One large public hospital reported that 47% of 721 consecutive patients with myocardial infarction presented complaining of symptoms other than chest pain.10 This means ED physicians must consider potential anginal-equivalent symptoms like dyspnea at rest or with exertion, nausea, light-headedness, generalized weakness, acute changes in mental status, diaphoresis, or shoulder, arm, or jaw discomfort. Patients with dyspnea alone have a fourfold increased risk of sudden death from cardiac causes compared with asymptomatic patients, and a twofold increased risk compared with patients with classic angina.16



Epigastric or upper abdominal discomfort, even when relieved with antacids, should raise suspicion for acute coronary syndrome, especially for patients >50 years old and those with known coronary artery disease. In these two high-risk groups, include an ECG in routine evaluation of abdominal pain. Consider acute coronary syndrome in patients presenting with palpitations, because myocardial ischemia may increase automaticity and irritability, leading to dysrhythmias. Furthermore, tachycardia can cause an increase in myocardial oxygen demand, triggering myocardial ischemia.



Risk Factors


Major risk factors for coronary artery disease include age >40 years old, male or postmenopausal female, hypertension, tobacco use, hypercholesterolemia, diabetes, truncal obesity, family history, and a sedentary lifestyle.17,18 Cocaine use is associated with acute myocardial infarction even in young people with minimal or no coronary artery disease. Chronic cocaine use may accelerate atherosclerosis and severe coronary artery disease,19 although some suggest no relationship once controlling for other cardiovascular risk factors.20 Human immunodeficiency virus infection and treatment with highly active antiretroviral therapy can accelerate atherosclerosis.21



Although cardiac risk factors are useful in predicting coronary artery disease risk within a given population, they are less useful for diagnosing the presence or absence of acute coronary syndrome in an individual patient.7,22,23 Patients with known coronary artery disease and prior acute coronary syndrome are at risk for another acute coronary syndrome event. So, identify previous episodes of chest pain, prior echocardiography, stress testing or coronary angiography, or prior revascularization (stent placement or coronary artery bypass graft surgery).

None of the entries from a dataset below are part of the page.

$ cat src/hdl/ndwg_pkg.sv
// ----------------------------------------------------------------------------
// Noise dominance window gate package
// Shared types and constants for the window cells, the judging logic and the
// core.
// ----------------------------------------------------------------------------
package ndwg_pkg;

  localparam int MaxWindow = 25;
  localparam int CntW      = $clog2(MaxWindow + 1);
  localparam int LenW      = 5;
  localparam int MinW      = 5;
  localparam int ShareW    = 7;
  localparam int NeedW     = 8;
  localparam int CfgDataW  = 8;
  localparam int CfgIdxW   = 2;
  localparam int ProdW     = CntW + ShareW + 1;
  localparam int FullShare = 100;

  localparam logic [LenW-1:0]   ResetWindowLength = LenW'(15);
  localparam logic [MinW-1:0]   ResetMinEnergetic = MinW'(5);
  localparam logic [ShareW-1:0] ResetNoiseShare   = ShareW'(80);
  localparam logic [NeedW-1:0]  ResetConfirmNeed  = NeedW'(5);

  typedef enum logic [1:0] {
    CLASS_QUIET     = 2'd0,
    CLASS_ENERGETIC = 2'd1,
    CLASS_NOISY     = 2'd2
  } class_e;

  typedef enum logic [0:0] {
    OP_OBSERVE = 1'b0,
    OP_CLEAR   = 1'b1
  } op_e;

  typedef enum logic [CfgIdxW-1:0] {
    REG_WINDOW_LENGTH = 2'd0,
    REG_MIN_ENERGETIC = 2'd1,
    REG_NOISE_SHARE   = 2'd2,
    REG_CONFIRM_NEED  = 2'd3
  } reg_e;

  typedef struct packed {
    logic observe;
    logic wipe;
    logic energetic;
    logic suspected;
    logic candidate;
    logic segment;
  } ctl_t;

  typedef struct packed {
    logic veto;
    logic dominant;
  } result_t;

endpackage

$ cat src/hdl/ndwg_cell.sv
// ----------------------------------------------------------------------------
// Window cell
// Holds the class of one frame of the sliding window, passes it to the next
// cell on every observed frame and offers it to the eviction tap chain.
// ----------------------------------------------------------------------------
module ndwg_cell
  import ndwg_pkg::*;
(
  input  logic   clk_i,
  input  logic   rst_ni,
  input  logic   shift_i,
  input  logic   clear_i,
  input  logic   sel_i,
  input  class_e class_i,
  input  class_e tap_i,
  output class_e class_o,
  output class_e tap_o
);

  class_e class_d, class_q;

  always_comb begin
    class_d = class_q;
    if (clear_i) begin
      class_d = CLASS_QUIET;
    end else if (shift_i) begin
      class_d = class_i;
    end
  end

  always_ff @(posedge clk_i or negedge rst_ni) begin
    if (!rst_ni) begin
      class_q <= CLASS_QUIET;
    end else begin
      class_q <= class_d;
    end
  end

  assign class_o = class_q;
  assign tap_o   = sel_i ? class_q : tap_i;

endmodule

$ cat src/hdl/ndwg_judge.sv
// ----------------------------------------------------------------------------
// Dominance judge
// Keeps the running energetic and noisy counts and the confirm run, and
// decides dominance and veto for the frame being observed.
// ----------------------------------------------------------------------------
module ndwg_judge
  import ndwg_pkg::*;
(
  input  logic              clk_i,
  input  logic              rst_ni,
  input  ctl_t              ctl_i,
  input  class_e            new_class_i,
  input  class_e            old_class_i,
  input  logic [MinW-1:0]   min_energetic_i,
  input  logic [ShareW-1:0] noise_share_i,
  input  logic [NeedW-1:0]  confirm_need_i,
  output result_t           result_o
);

  logic [CntW-1:0]  energetic_d, energetic_q;
  logic [CntW-1:0]  noisy_d, noisy_q;
  logic [NeedW-1:0] run_d, run_q;
  logic [CntW-1:0]  energetic_new, noisy_new;
  logic [NeedW-1:0] run_new;
  logic [ProdW-1:0] noisy_scaled, energetic_scaled;
  logic             dom, dom_flag;

  always_comb begin
    energetic_new = energetic_q - CntW'(old_class_i != CLASS_QUIET)
                    + CntW'(new_class_i != CLASS_QUIET);
    noisy_new     = noisy_q - CntW'(old_class_i == CLASS_NOISY)
                    + CntW'(new_class_i == CLASS_NOISY);

    noisy_scaled     = ProdW'(noisy_new) * ProdW'(FullShare);
    energetic_scaled = ProdW'(energetic_new) * ProdW'(noise_share_i);

    dom = (ProdW'(energetic_new) >= ProdW'(min_energetic_i)) &&
          (noisy_scaled >= energetic_scaled);

    if (!dom || ctl_i.candidate) begin
      run_new = '0;
    end else if (run_q < confirm_need_i) begin
      run_new = run_q + NeedW'(1);
    end else begin
      run_new = run_q;
    end

    dom_flag = dom && !ctl_i.candidate;

    result_o.dominant = dom_flag;
    result_o.veto     = ctl_i.energetic && ctl_i.suspected && dom_flag &&
                        (!ctl_i.segment || (run_new >= confirm_need_i));
  end

  always_comb begin
    energetic_d = energetic_q;
    noisy_d     = noisy_q;
    run_d       = run_q;
    if (ctl_i.wipe) begin
      energetic_d = '0;
      noisy_d     = '0;
      run_d       = '0;
    end else if (ctl_i.observe) begin
      energetic_d = energetic_new;
      noisy_d     = noisy_new;
      run_d       = run_new;
    end
  end

  always_ff @(posedge clk_i or negedge rst_ni) begin
    if (!rst_ni) begin
      energetic_q <= '0;
      noisy_q     <= '0;
      run_q       <= '0;
    end else begin
      energetic_q <= energetic_d;
      noisy_q     <= noisy_d;
      run_q       <= run_d;
    end
  end

endmodule

$ cat src/hdl/noise_dominance_window_gate_core.sv
// ----------------------------------------------------------------------------
// Noise dominance window gate core
// Output: a result is registered and offered in the cycle after acceptance.
// Throughput: one frame per cycle; the count update and the dominance
// compare in the judge complete within that cycle. A new frame is accepted
// in the cycle in which the waiting result is taken, and a stalled result
// holds off the input until it is taken.
// Reset: asynchronous, active low; window, counts and confirm run clear and
// the configuration registers take their default values.
// ----------------------------------------------------------------------------
module noise_dominance_window_gate_core
  import ndwg_pkg::*;
(
  input  logic                clk_i,
  input  logic                rst_ni,
  input  logic                cfg_we_i,
  input  logic [CfgIdxW-1:0]  cfg_idx_i,
  input  logic [CfgDataW-1:0] cfg_wdata_i,
  input  logic                in_valid_i,
  output logic                in_ready_o,
  input  logic                opcode_i,
  input  logic                frame_energetic_i,
  input  logic                noise_suspected_i,
  input  logic                speech_candidate_i,
  input  logic                in_segment_i,
  output logic                out_valid_o,
  input  logic                out_ready_i,
  output logic                veto_o,
  output logic                dominant_o,
  output logic                config_bad_o
);

  logic [LenW-1:0]   win_len_d, win_len_q;
  logic [MinW-1:0]   min_en_d, min_en_q;
  logic [ShareW-1:0] share_d, share_q;
  logic [NeedW-1:0]  need_d, need_q;

  logic    cfg_ok, accept, len_write;
  ctl_t    ctl;
  class_e  new_class;
  result_t result;

  logic out_valid_d, out_valid_q;
  logic veto_d, veto_q, dom_d, dom_q, bad_d, bad_q;

  class_e chain_class [MaxWindow+1];
  class_e chain_tap   [MaxWindow+1];

  always_comb begin
    win_len_d = win_len_q;
    min_en_d  = min_en_q;
    share_d   = share_q;
    need_d    = need_q;
    if (cfg_we_i) begin
      unique case (reg_e'(cfg_idx_i))
        REG_WINDOW_LENGTH: win_len_d = cfg_wdata_i[LenW-1:0];
        REG_MIN_ENERGETIC: min_en_d  = cfg_wdata_i[MinW-1:0];
        REG_NOISE_SHARE:   share_d   = cfg_wdata_i[ShareW-1:0];
        REG_CONFIRM_NEED:  need_d    = cfg_wdata_i[NeedW-1:0];
        default: ;
      endcase
    end
  end

  always_ff @(posedge clk_i or negedge rst_ni) begin
    if (!rst_ni) begin
      win_len_q <= ResetWindowLength;
      min_en_q  <= ResetMinEnergetic;
      share_q   <= ResetNoiseShare;
      need_q    <= ResetConfirmNeed;
    end else begin
      win_len_q <= win_len_d;
      min_en_q  <= min_en_d;
      share_q   <= share_d;
      need_q    <= need_d;
    end
  end

  assign cfg_ok = (win_len_q != '0) && (32'(win_len_q) <= MaxWindow) &&
                  (min_en_q != '0) && (min_en_q <= win_len_q) &&
                  (share_q != '0) && (32'(share_q) <= FullShare) &&
                  (need_q != '0);

  assign len_write  = cfg_we_i && (reg_e'(cfg_idx_i) == REG_WINDOW_LENGTH);
  assign in_ready_o = !out_valid_q || out_ready_i;
  assign accept     = in_valid_i && in_ready_o;

  always_comb begin
    ctl.observe   = accept && (op_e'(opcode_i) == OP_OBSERVE) && cfg_ok;
    ctl.wipe      = (accept && ((op_e'(opcode_i) == OP_CLEAR) || !cfg_ok)) ||
                    len_write;
    ctl.energetic = frame_energetic_i;
    ctl.suspected = noise_suspected_i;
    ctl.candidate = speech_candidate_i;
    ctl.segment   = in_segment_i;
  end

  always_comb begin
    if (!frame_energetic_i) begin
      new_class = CLASS_QUIET;
    end else if (noise_suspected_i) begin
      new_class = CLASS_NOISY;
    end else begin
      new_class = CLASS_ENERGETIC;
    end
  end

  assign chain_class[0]       = new_class;
  assign chain_tap[MaxWindow] = CLASS_QUIET;

  for (genvar i = 0; i < MaxWindow; i++) begin : g_cell
    ndwg_cell u_cell (
      .clk_i   (clk_i),
      .rst_ni  (rst_ni),
      .shift_i (ctl.observe),
      .clear_i (ctl.wipe),
      .sel_i   (win_len_q == LenW'(i + 1)),
      .class_i (chain_class[i]),
      .tap_i   (chain_tap[i+1]),
      .class_o (chain_class[i+1]),
      .tap_o   (chain_tap[i])
    );
  end

  ndwg_judge u_judge (
    .clk_i           (clk_i),
    .rst_ni          (rst_ni),
    .ctl_i           (ctl),
    .new_class_i     (new_class),
    .old_class_i     (chain_tap[0]),
    .min_energetic_i (min_en_q),
    .noise_share_i   (share_q),
    .confirm_need_i  (need_q),
    .result_o        (result)
  );

  always_comb begin
    out_valid_d = out_valid_q;
    veto_d      = veto_q;
    dom_d       = dom_q;
    bad_d       = bad_q;
    if (accept) begin
      out_valid_d = 1'b1;
      veto_d      = ctl.observe && result.veto;
      dom_d       = ctl.observe && result.dominant;
      bad_d       = !cfg_ok;
    end else if (out_ready_i) begin
      out_valid_d = 1'b0;
    end
  end

  always_ff @(posedge clk_i or negedge rst_ni) begin
    if (!rst_ni) begin
      out_valid_q <= 1'b0;
    end else begin
      out_valid_q <= out_valid_d;
    end
  end

  always_ff @(posedge clk_i) begin
    veto_q <= veto_d;
    dom_q  <= dom_d;
    bad_q  <= bad_d;
  end

  assign out_valid_o  = out_valid_q;
  assign veto_o       = veto_q;
  assign dominant_o   = dom_q;
  assign config_bad_o = bad_q;

endmodule
$ cat config.mk
export PLATFORM = sky130hd
export DESIGN_NAME = noise_dominance_window_gate_core
export DESIGN_NICKNAME = d
export VERILOG_FILES = /design/src/hdl/ndwg_pkg.sv /design/src/hdl/ndwg_cell.sv /design/src/hdl/ndwg_judge.sv /design/src/hdl/noise_dominance_window_gate_core.sv
export SDC_FILE = /design/constraint.sdc
export NUM_CORES = 1
export LEC_CHECK = 0
export BUFFER_PORTS_ARGS = -buffer_cell sky130_fd_sc_hd__buf_4
export CAP_MARGIN = 20
export CELL_PAD_IN_SITES_DETAIL_PLACEMENT = 1
export CELL_PAD_IN_SITES_GLOBAL_PLACEMENT = 1
export CORE_AREA = 3 3 124 126
export DETAILED_ROUTE_END_ITERATION = 8
export DIE_AREA = 0 0 127 129
export HOLD_SLACK_MARGIN = 0.15
export PLACE_DENSITY = 0.82
export SLEW_MARGIN = 30
export SYNTH_ARGS = -nofsm -noshare
export SYNTH_HDL_FRONTEND = slang
export SYNTH_SLANG_ARGS = --single-unit
$ cat constraint.sdc
create_clock -name clk_i -period 11.2 [get_ports clk_i]
set_input_delay 2.24 -clock clk_i [delete_from_list [all_inputs] [get_ports clk_i]]
set_output_delay 2.24 -clock clk_i [all_outputs]
set_load 0.05 [all_outputs]
==> results of run 1 <==
[critical path: cells and delay by family, from the launching register on]
family | cells | cell delay (ns)
xor+xnor | 2 | 0.53
buf+inv | 3 | 0.49
flops | 1 | 0.86
fa+ha+maj | 9 | 3.27
compound gates | 18 | 3.26
simple gates | 9 | 1.72
[cells by family after synthesis]
logic type	after synthesis
fa+ha+maj	100
flops	97
compound gates	189
buf+inv	98
mux	29
simple gates	184
xor+xnor	27
[per-layer routing]
| layer | vias to the layer above | global-route usage [%] | routed length [µm] |
|---|---|---|---|
| met5 | - | 0 | 0 |
| met4 | 0 | 6.435 | 346 |
| met3 | 31 | 4.234 | 593 |
| met2 | 97 | 42.43 | 9550 |
| met1 | 2822 | 29.36 | 7927 |
| li1 | 2612 | - | - |
[final cells by class]
type                            count  area (µm²)  area share (%)
Clock buffer                       12       256.5           3.326
Tap cell                          184       230.2           2.985
Multi-Input combinational cell    529        4283           55.53
Sequential cell                    97        2455           31.83
Clock inverter                      4       26.28          0.3407
Timing Repair Buffer               28       210.2           2.726
Inverter                           67       251.5           3.261
[flip-flops by register name (all words and copies together) (netlist names)]
signal / cells
dominant_o: 1
u_judge.run_q: 8
g_cell.u_cell.class_o: 50
need_q: 8
out_valid_o: 1
u_judge.noisy_q: 5
veto_o: 1
min_en_q: 5
share_q: 7
u_judge.energetic_q: 5
win_len_q: 5
config_bad_o: 1
[cell usage in the layout, fill, tap and decap left out, types with 21 or more instances in the layout]
cell,netlist,layout
ha_1,82,82
nor2_1,33,31
nand2_1,51,51
dfrtp_1,84,84
buf_4,0,28
inv_1,65,65
a22o_1,50,50
o21ai_0,25,25
and2_1,24,24
mux2_2,21,21
a21oi_1,34,34
[stage by stage]
stage	setup WS, ns	util (%)	instances	hold WS (ns)	cell area, µm²
3_3_place_gp	1.329	51.51	905	0.4798	7430
2_1_floorplan	2.001	-	724	0.4661	7128
6_report	0.7817	53.47	921	0.5148	7712
4_1_cts	0.7916	53.47	921	0.5189	7712
5_1_grt	0.09280	53.47	921	0.5326	7712
3_5_place_dp	0.9663	51.51	905	0.5001	7430
[path summary, 6_finish.rpt]
kind | endpoint | depth (start not counted)
worst max register to register | veto_o | 41
worst min-delay path | g_cell[24].u_cell.class_o[0] | 1
worst min register to register | g_cell[24].u_cell.class_o[0] | 1
worst max-delay path | veto_o | 41
min in group asynchronous | g_cell[18].u_cell.class_o[0] | 1
max in group asynchronous | need_q[6] | 2
==> results.ini, run 1 <==
[synthesis]
synth_top_family_by_area = adder cells
synthMuxAreaShare_pct = 4.441
synth_common_cells = dfrtp_1, ha_1, inv_1
synth_top_cell_by_area = dfrtp_1
postSynthCellCount = 724
async_flop_share_pct = 96.91
netlist_area_um2 = 7128
synth_xor_area_share_pct = 3.318
synth.top_cells.by_area = dfrtp_1, ha_1, a22o_1
synth-compound-area-share_pct = 18.76
yosys_warnings = 0
syn-mean-instance-area_um2 = 9.845
ys_seq_elements = 97
yosys.area.top_type_share_pct = 29.49
synth-edff-count = 3
ys_seq_area_share_pct = 34.44
synthAdderAreaFrac_pct = 19.45
ys.flop_type = dfrtp_1
syn_nets = 844
synth-simple-area-share_pct = 13.90
synth.most_common_cell = dfrtp_1
ys_types = 75

[timing]
final_max_slew_viol_count = 0
grt_setup_unrepaired = false
fin_crit_ns = 10.42
period_share_pct = 93.02
tightestPinTransition_ns = 0.8528
clock_skew_ns = 0.01037
fin_setup_tns_ns = 0
max_freq_mhz = 95.98
max-slew-margin-rel_pct = 42.74
hold_violations = 0
setup_viol = 0

[clocking]
cts_tree = yes
cts_resized = 0
cts.sinks = 97
path_clk_slew_ns = 0.07
cts_setup_buffers = 0
worstSkewPairLatency_ns = 0.36
cts_made_buffers = 9
cts_hold_buf = 0
root_buffer = clkbuf_16
htree_levels = 3
cts_buffer_depth = 2

[placed_design]
gp_congestion = 0.8677
dpl.hpwl_mm = 13.82
io_buffers = 24

[layout]
fill_cells = 1653
area_delta_synth_final_pct = 8.197
drive_gt1_share_pct = 12.08
nets = 852
n_antenna_cell = 0

[drt]
wl_mm = 18.42
avgViaCountPerCell = 6.039
drc = 0
initialDrtViolationCount = 294
wire_per_inst_um = 20.00
vias = 5562
antenna_left = 0
first_pass_iters = 5

[floorplanning]
die_w_um = 127
pin_count = 25
dieArea_um2 = 16380
die_y_um = 129
start_util_pct = 49.42
num_rows = 44
coreArea_um2 = 14420

[global_routing]
antenna_found_initial = 0
grt_max_degree = 61
grt_pass1_vias = 6064
grtUsageTotal_pct = 23.64
grt_overflow = 0
grt_pass1_wl_mm = 30.97

[run_status]
status = finished, final reports clean

[setup_path]
slowest_stage = dfstp_2
cp_data_arrival_time_ns = 10.53
rrSetupSlack_ns = 0.78
critPathMaxFanout = 29
end_kind = register
cpMostUsedCell = ha_1
worstSetupPathType = register to register
slowest_delay_ns = 0.86
required_ns = 11.31
startpoint = win_len_q[1]
cp-start-kind = register
reg2reg_from = win_len_q[1]

[min_path]
hold_class = register to register
hp-start = g_cell[24].u_cell.class_o[0]

[run]
cap_violations = 0

Power of run 1 is not shown: default switching activity piles up to over one toggle a cycle in this logic, so the estimate is an artifact.
==> run 2, diff against run 1 <==
--- a/config.mk
+++ b/config.mk
@@ -10,6 +10,7 @@
 export CELL_PAD_IN_SITES_DETAIL_PLACEMENT = 1
 export CELL_PAD_IN_SITES_GLOBAL_PLACEMENT = 1
 export CORE_AREA = 3 3 124 126
+export CTS_BUF_LIST = sky130_fd_sc_hd__clkbuf_4 sky130_fd_sc_hd__clkbuf_8
 export DETAILED_ROUTE_END_ITERATION = 8
 export DIE_AREA = 0 0 127 129
 export HOLD_SLACK_MARGIN = 0.15
==> results.ini, run 2 (synthesis results as in run 1) <==
[global_routing]
grt_overflow = 0
grt_pass1_vias = 6002
gr-usage-met2_pct = 40.29
grt_pass1_wl_mm = 30.55
grt_util_met3_pct = 4.442
grt_max_degree = 61
gr-usage-met1_pct = 29.77
grtUsageTotal_pct = 23.28
grt_busiest_layer = met2
antenna_found_initial = 0

[min_path]
hold_class = register to register
hp-start = g_cell[24].u_cell.class_o[0]

[setup_path]
worstSetupPathType = register to register
critPathBufInv = 3
slowest_stage = dfstp_2
slowest_delay_ns = 0.86
reg2reg_from = win_len_q[1]
critPathMaxFanout = 29
cp-start-kind = register
path_delay_family = adder cells
cp_data_arrival_time_ns = 10.46
required_ns = 11.34
end_kind = register
startpoint = win_len_q[1]
cpMostUsedCell = ha_1

[timing]
setup_viol = 0
hold_violations = 0
max_freq_mhz = 96.91
final_max_slew_viol_count = 0
grt_setup_unrepaired = false
max-slew-margin-rel_pct = 42.29
period_share_pct = 92.13
tightestPinTransition_ns = 0.8595
clock_skew_ns = 0.01363
fin_crit_ns = 10.32
fin_setup_tns_ns = 0

[drt]
antenna_left = 0
wire_per_inst_um = 19.59
avgViaCountPerCell = 5.979
first_pass_iters = 4
vias = 5507
initialDrtViolationCount = 291
drc = 0
wl_mm = 18.04

[placed_design]
dpl.hpwl_mm = 13.82
dpl-instance-area_um2 = 7430
io_buffers = 24
gp_congestion = 0.8677

[layout]
final_cell_mix = dfrtp_1, ha_1, inv_1, nand2_1, a22o_1
nets = 852
n_antenna_cell = 0
area_delta_synth_final_pct = 6.828
fin_area_um2 = 7615
final_util_pct = 52.79
drive_gt1_share_pct = 12.21
layout_commonest_cell = dfrtp_1
largest_register_ffs = 50

[floorplanning]
num_rows = 44
dieArea_um2 = 16380
start_util_pct = 49.42
die_w_um = 127
pin_count = 25
die_y_um = 129
coreArea_um2 = 14420

[clocking]
cts_hold_buf = 0
cts_made_buffers = 9
cts_tree = yes
worstSkewPairLatency_ns = 0.39
cts_buffer_depth = 2
cts.sinks = 97
htree_levels = 3
path_clk_slew_ns = 0.10
root_buffer = clkbuf_8
cts_resized = 0
cts_setup_buffers = 0

[run]
cap_violations = 0

[run_status]
status = finished, final reports clean

## run 2: cell counts in the layout (fill, tap and decap cells not counted)
Identical to the previous run, type by type.
## run 2: through the flow
step                      setup WS (ns)  hold WS, ns  instances
after floorplan                   2.001       0.4661        724
after global placement            1.329       0.4798        905
after detailed placement         0.9663       0.5001        905
after CTS                        0.9088       0.5245        921
after global routing             0.1434       0.5389        921
final                            0.8816       0.5188        921
## run 2: area by class of cell
class                           instances  area, µm²
Sequential cell                        97       2455
Clock buffer                           12      158.9
Fill cell                            1678       6809
Clock inverter                          4      26.28
Tap cell                              184      230.2
Inverter                               67      251.5
Timing Repair Buffer                   28      210.2
Multi-Input combinational cell        529       4283
## run 2: final timing paths
kind | endpoint | slack, ns | depth (start not counted)
hold / removal | g_cell[24].u_cell.class_o[0] | 0.52 | 1
max in group asynchronous | need_q[7] | 8.28 | 2
hold reg to reg | g_cell[24].u_cell.class_o[0] | 0.52 | 1
min in group asynchronous | g_cell[18].u_cell.class_o[0] | 1.82 | 1
setup / recovery | veto_o | 0.88 | 41
setup reg to reg | veto_o | 0.88 | 41
## run 2: routing by layer
| metal | part of all wire (%) | up-vias |
|---|---|---|
| li1 | - | 2604 |
| met1 | 44 | 2796 |
| met2 | 51 | 82 |
| met3 | 3.0 | 25 |
| met4 | 2.2 | 0 |
| met5 | 0 | - |
Power of run 2 is left out for the same reason.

ACUTE MYOCARDIAL INFARCTION SIGNS AND SYMPTOMS: LIKELIHOOD RATIOS



There are no historical features with sufficient sensitivity and specificity to either diagnose or exclude acute coronary syndrome. Radiation to the arms and shoulders, particularly to the right arm or both arms, is the historical feature most strongly associated with acute coronary syndrome (likelihood ratio range of 2.3–4.7).22,24,25 Chest pain with exertion or associated symptoms of dyspnea, diaphoresis, nausea, or vomiting are associated with twofold likelihood of acute coronary syndrome.24,25 Pressure-like chest sensation has limited value in the prediction of acute coronary syndrome.22 Sharp, pleuritic, positional chest pain is associated with a decreased likelihood of acute coronary syndrome but cannot eliminate the diagnosis.22 Lack of exertional pain or pain radiation has no diagnostic value for exclusion of acute coronary syndrome.22,25 Since classic cardiac ischemic pain is not universal and men and women both present with nonclassic symptoms, the diagnostic utility of specific chest pain descriptions does not differ significantly between men and women.26 Tables 48-1 and 48-2 summarize the chest pain characteristics associated with increased or decreased likelihood ratios of acute myocardial infarction.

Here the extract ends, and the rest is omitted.